Decoding the antioxidant mechanisms underlying arsenic stress in roots of inoculated peanut plants

Abstract

Arsenic (As) has aroused worldwide concern due to its accumulation in the food chain. Inoculated peanut plants with Bradyrhizobium sp. strains showing contrasting tolerance to arsenic (As), were exposed to a low arsenate (AsV) for 30 days in order to decipher the participation of the antioxidant system, mainly related to glutathione (GSH) metabolism, together with the arsenate reductase (AR) activity in roots. Results showed that the Bradyrhizobium sp. strain modulates differentially the AR activity. An increase in the enzymatic activities of superoxide dismutase, glutathione peroxidase/peroxirredoxin and glutathione S-transferase (GST) was observed, while glutathione reductase (GR) and monodehydroascorbate reductase activities were diminished. Particularly, ascorbate peroxidase (APX) activity was reduced when C-145 was inoculated. Gene expression assays reported an increase in the expression of transcripts GR, cAPX and GST in peanut roots inoculated with SEMIA6144. In the system peanut-Bradyrhizobium sp. C-145, the cAPX expression remained unchanged.
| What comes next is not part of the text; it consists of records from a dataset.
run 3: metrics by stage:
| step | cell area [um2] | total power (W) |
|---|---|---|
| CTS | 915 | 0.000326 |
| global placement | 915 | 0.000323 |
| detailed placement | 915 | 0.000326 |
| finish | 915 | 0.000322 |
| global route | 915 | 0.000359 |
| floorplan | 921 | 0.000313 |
File: config.mk
export PLATFORM = sky130hd
export DESIGN_NAME = selective_repeat_send_window_core
export DESIGN_NICKNAME = d
export VERILOG_FILES = /design/src/rtl/srsw_pkg.sv /design/src/rtl/srsw_mem.sv /design/src/rtl/selective_repeat_send_window_core.sv
export SDC_FILE = /design/constraint.sdc
export NUM_CORES = 1
export LEC_CHECK = 0
export ABC_AREA = 1
export BUFFER_PORTS_ARGS = -buffer_cell sky130_fd_sc_hd__buf_2
export CAP_MARGIN = 0
export CORE_ASPECT_RATIO = 1.75
export CORE_MARGIN = 2
export CORE_UTILIZATION = 50
export CTS_CLUSTER_DIAMETER = 50
export DETAILED_ROUTE_END_ITERATION = 12
export GPL_TIMING_DRIVEN = 0
export PLACE_DENSITY = 0.71
export SKIP_LAST_GASP = 1
export SYNTH_ARGS = -nofsm -noshare
export SYNTH_HDL_FRONTEND = slang
export SYNTH_SLANG_ARGS = --single-unit
File: constraint.sdc
create_clock -name clk -period 9.5 [get_ports clk]
set_input_delay 0.475 -clock clk [delete_from_list [all_inputs] [get_ports clk]]
set_output_delay 0.475 -clock clk [all_outputs]
set_load 0.02 [all_outputs]
File: src/rtl/srsw_pkg.sv
package srsw_pkg;

  localparam int RES_MAX     = 16;
  localparam int WIN_MAX_DEF = 16;

  localparam int SEQ_W   = 32;
  localparam int CNT_W   = 5;
  localparam int AGE_W   = 8;
  localparam int RETX_W  = 4;
  localparam int WSIZE_W = 5;
  localparam int TMO_W   = 8;
  localparam int EV_W    = 3;
  localparam int MODE_W  = 2;
  localparam int ADDR_W  = 4;
  localparam int DATA_W  = 32;

  localparam logic [WSIZE_W-1:0] WSIZE_RST = 5'd4;
  localparam logic [TMO_W-1:0]   TMO_RST   = 8'd3;
  localparam logic [RETX_W-1:0]  MAXR_RST  = 4'd5;
  localparam logic [SEQ_W-1:0]   START_RST = 32'd1;

  typedef enum logic [MODE_W-1:0] {
    MODE_SEND = 2'd0,
    MODE_ACK  = 2'd1,
    MODE_TICK = 2'd2,
    MODE_NONE = 2'd3
  } srsw_mode_t;

  typedef enum logic [EV_W-1:0] {
    EV_NONE = 3'd0,
    EV_SENT = 3'd1,
    EV_RETX = 3'd2,
    EV_FAIL = 3'd3,
    EV_FULL = 3'd4
  } srsw_ev_t;

  typedef enum logic [1:0] {
    REG_WSIZE = 2'd0,
    REG_TMO   = 2'd1,
    REG_MAXR  = 2'd2,
    REG_START = 2'd3
  } srsw_reg_t;

  typedef enum logic [2:0] {
    S_IDLE,
    S_ACK_RD,
    S_ACK_WR,
    S_SLIDE_RD,
    S_SLIDE_CHK,
    S_TICK_RD,
    S_TICK_EV,
    S_FINAL
  } srsw_state_t;

  typedef struct packed {
    logic              acked;
    logic [AGE_W-1:0]  age;
    logic [RETX_W-1:0] retx;
  } srsw_entry_t;

endpackage
## config.mk

```make
export PLATFORM = sky130hd
export DESIGN_NAME = fcu_mul
export DESIGN_NICKNAME = d
export VERILOG_FILES = /design/src/sv/fcu_pkg.sv /design/src/sv/fcu_mul.sv
export SDC_FILE = /design/constraint.sdc
export NUM_CORES = 2
export LEC_CHECK = 0
export BUFFER_PORTS_ARGS = -buffer_cell sky130_fd_sc_hd__clkbuf_2
export CAP_MARGIN = 20
export CORE_ASPECT_RATIO = 0.5
export CORE_MARGIN = 2
export CORE_UTILIZATION = 45
export CTS_BUF_LIST = sky130_fd_sc_hd__clkbuf_16
export CTS_CLUSTER_SIZE = 8
export DETAILED_ROUTE_END_ITERATION = 8
export GPL_TIMING_DRIVEN = 0
export PLACE_DENSITY = 0.73
export SLEW_MARGIN = 20
export SYNTH_ARGS = -nofsm -noshare
export SYNTH_HDL_FRONTEND = slang
export SYNTH_SLANG_ARGS = --single-unit
export TNS_END_PERCENT = 5
```

## constraint.sdc

```tcl
create_clock -name clk -period 18.32 [get_ports clk]
set_input_delay 2.748 -clock clk [delete_from_list [all_inputs] [get_ports clk]]
set_output_delay 2.748 -clock clk [all_outputs]
set_load 0.05 [all_outputs]
```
In both symbiotic interactions, the total glutathione (GSHT) and reduced glutathione (GSHR) contents diminished, while oxidized glutathione (GSSG) increased leading to a reduction in the GSHR/(GSHR + GSSG) ratio. We conclude that, irrespectively of the As tolerance that the inoculated strains shows, the antioxidant response is not strain dependent. Thus, glutathione plays a fundamental role not only as an antioxidant metabolite but also as a key molecule to enhance metalloid detoxification in this inoculated crop. Moreover, as the tripeptide participates in the ROS scavenging, acting mainly as a substrate for GST, allow us to describe its activity as a robust biomarker of arsenic contamination in crops.